TASK DIRECTIONS
The material below contains a line with "GNT_D : GNT_I;" and a line with "assign pmem_address = addr_q;". Copy exactly those two lines and all lines between them.

Segment Open

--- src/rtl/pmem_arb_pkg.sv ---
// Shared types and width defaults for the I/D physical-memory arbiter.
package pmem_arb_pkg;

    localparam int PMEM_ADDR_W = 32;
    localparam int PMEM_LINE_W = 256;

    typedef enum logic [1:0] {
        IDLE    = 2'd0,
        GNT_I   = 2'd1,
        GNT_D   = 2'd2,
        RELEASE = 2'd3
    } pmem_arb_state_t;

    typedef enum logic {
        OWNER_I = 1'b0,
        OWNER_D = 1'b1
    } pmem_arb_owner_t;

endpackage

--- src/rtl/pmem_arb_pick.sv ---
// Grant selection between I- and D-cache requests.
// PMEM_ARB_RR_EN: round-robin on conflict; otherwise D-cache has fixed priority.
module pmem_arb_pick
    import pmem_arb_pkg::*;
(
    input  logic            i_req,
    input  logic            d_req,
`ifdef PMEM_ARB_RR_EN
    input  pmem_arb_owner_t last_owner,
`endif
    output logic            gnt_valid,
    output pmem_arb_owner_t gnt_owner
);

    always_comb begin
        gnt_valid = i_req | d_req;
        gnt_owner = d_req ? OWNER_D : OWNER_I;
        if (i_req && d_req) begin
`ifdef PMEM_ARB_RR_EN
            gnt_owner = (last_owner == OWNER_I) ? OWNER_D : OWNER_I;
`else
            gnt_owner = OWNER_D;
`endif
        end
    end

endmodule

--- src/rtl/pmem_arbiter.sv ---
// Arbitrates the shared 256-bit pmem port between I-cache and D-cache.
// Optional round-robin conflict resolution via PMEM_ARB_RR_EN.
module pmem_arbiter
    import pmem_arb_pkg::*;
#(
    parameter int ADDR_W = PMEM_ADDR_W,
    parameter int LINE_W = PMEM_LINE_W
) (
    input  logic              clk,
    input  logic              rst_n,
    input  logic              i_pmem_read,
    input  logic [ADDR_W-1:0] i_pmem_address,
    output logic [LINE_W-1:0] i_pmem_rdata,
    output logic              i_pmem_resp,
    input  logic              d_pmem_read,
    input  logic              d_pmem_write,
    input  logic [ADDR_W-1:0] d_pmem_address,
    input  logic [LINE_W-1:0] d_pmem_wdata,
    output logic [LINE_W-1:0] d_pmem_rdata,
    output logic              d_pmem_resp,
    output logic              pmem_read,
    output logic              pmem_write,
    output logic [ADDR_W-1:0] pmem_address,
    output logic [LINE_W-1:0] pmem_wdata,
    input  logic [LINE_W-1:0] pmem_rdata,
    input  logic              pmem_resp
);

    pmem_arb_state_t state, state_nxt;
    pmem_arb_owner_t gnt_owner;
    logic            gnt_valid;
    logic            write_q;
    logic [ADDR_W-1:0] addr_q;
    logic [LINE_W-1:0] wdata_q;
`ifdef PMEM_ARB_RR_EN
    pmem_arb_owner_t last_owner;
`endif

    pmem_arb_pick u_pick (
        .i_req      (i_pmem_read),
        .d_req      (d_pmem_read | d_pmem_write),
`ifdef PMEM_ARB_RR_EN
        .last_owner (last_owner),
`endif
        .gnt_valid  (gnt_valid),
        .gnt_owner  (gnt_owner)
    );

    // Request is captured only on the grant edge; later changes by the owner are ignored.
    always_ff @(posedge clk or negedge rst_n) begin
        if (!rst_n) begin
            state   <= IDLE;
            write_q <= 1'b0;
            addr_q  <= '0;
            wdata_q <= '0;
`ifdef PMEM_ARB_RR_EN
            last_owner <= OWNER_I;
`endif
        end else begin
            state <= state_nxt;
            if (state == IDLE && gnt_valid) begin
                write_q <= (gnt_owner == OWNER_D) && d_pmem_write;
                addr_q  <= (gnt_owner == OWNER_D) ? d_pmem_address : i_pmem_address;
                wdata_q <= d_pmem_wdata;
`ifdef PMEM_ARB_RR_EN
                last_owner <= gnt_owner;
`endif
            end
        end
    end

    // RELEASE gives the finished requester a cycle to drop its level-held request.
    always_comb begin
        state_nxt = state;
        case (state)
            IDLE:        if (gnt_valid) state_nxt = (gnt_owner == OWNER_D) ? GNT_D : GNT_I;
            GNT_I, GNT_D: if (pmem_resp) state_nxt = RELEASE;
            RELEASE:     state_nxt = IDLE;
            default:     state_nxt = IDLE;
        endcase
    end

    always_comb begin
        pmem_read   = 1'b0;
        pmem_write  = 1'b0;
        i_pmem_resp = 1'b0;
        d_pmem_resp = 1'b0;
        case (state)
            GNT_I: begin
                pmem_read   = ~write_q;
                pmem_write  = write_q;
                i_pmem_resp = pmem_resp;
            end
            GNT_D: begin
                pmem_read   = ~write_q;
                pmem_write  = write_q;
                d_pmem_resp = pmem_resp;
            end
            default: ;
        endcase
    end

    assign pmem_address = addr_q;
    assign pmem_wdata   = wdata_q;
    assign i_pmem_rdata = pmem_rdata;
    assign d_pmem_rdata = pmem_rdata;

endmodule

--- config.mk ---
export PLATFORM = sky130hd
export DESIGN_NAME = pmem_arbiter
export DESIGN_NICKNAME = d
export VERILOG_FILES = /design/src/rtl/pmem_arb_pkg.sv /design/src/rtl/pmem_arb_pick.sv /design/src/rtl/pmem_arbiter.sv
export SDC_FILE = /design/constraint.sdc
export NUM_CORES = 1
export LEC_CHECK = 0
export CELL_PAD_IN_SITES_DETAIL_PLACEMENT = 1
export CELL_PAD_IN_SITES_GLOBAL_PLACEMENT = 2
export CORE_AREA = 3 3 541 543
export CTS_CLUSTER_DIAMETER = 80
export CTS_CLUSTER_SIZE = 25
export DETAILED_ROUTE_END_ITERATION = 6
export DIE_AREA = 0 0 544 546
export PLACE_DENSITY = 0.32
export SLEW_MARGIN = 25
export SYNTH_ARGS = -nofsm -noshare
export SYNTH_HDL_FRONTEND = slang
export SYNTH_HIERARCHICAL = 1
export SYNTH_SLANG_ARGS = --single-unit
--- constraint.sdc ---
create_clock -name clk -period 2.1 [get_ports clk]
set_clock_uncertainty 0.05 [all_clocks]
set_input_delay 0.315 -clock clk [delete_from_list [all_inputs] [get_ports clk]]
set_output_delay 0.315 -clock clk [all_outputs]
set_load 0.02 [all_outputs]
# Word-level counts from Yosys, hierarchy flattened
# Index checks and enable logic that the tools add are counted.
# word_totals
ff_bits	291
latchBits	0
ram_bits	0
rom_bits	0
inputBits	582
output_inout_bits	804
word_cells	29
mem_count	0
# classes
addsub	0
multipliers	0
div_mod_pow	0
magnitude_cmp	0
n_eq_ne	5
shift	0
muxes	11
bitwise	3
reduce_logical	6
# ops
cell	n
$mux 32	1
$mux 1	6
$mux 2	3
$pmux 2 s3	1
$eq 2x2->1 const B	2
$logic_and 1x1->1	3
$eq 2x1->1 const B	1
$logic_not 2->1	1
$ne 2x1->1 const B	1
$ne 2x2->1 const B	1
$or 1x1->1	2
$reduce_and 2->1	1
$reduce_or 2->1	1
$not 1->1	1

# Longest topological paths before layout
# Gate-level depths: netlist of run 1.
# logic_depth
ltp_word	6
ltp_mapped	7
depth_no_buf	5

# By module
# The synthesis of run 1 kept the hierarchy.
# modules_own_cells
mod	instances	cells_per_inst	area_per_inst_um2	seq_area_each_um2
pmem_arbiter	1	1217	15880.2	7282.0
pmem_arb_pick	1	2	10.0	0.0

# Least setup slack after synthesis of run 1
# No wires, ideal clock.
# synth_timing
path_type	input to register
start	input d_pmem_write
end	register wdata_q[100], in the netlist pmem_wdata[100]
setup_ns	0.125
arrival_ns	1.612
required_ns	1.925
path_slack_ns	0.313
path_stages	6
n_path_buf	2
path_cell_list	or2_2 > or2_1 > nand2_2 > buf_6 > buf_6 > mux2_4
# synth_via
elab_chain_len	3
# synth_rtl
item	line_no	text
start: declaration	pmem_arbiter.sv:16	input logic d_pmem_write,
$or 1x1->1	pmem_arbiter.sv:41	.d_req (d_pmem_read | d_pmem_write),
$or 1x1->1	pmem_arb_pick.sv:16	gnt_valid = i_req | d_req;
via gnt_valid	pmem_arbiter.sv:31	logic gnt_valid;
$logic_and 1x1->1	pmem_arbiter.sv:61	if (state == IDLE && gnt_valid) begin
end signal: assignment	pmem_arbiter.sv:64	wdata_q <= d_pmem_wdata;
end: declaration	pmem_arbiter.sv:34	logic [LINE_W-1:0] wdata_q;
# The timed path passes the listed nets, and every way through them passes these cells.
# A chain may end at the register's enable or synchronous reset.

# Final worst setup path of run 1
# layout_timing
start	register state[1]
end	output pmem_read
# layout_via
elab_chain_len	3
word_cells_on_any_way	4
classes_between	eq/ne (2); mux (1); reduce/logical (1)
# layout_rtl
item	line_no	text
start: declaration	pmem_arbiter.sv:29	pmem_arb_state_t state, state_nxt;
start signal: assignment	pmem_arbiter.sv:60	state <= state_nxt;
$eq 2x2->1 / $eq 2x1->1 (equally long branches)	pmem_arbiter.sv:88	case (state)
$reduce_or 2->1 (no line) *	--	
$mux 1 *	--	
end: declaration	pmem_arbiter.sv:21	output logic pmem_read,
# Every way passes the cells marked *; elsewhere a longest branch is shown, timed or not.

Segment Closed

SOLUTION TO THIS EXERCISE
            IDLE:        if (gnt_valid) state_nxt = (gnt_owner == OWNER_D) ? GNT_D : GNT_I;
            GNT_I, GNT_D: if (pmem_resp) state_nxt = RELEASE;
            RELEASE:     state_nxt = IDLE;
            default:     state_nxt = IDLE;
        endcase
    end

    always_comb begin
        pmem_read   = 1'b0;
        pmem_write  = 1'b0;
        i_pmem_resp = 1'b0;
        d_pmem_resp = 1'b0;
        case (state)
            GNT_I: begin
                pmem_read   = ~write_q;
                pmem_write  = write_q;
                i_pmem_resp = pmem_resp;
            end
            GNT_D: begin
                pmem_read   = ~write_q;
                pmem_write  = write_q;
                d_pmem_resp = pmem_resp;
            end
            default: ;
        endcase
    end

    assign pmem_address = addr_q;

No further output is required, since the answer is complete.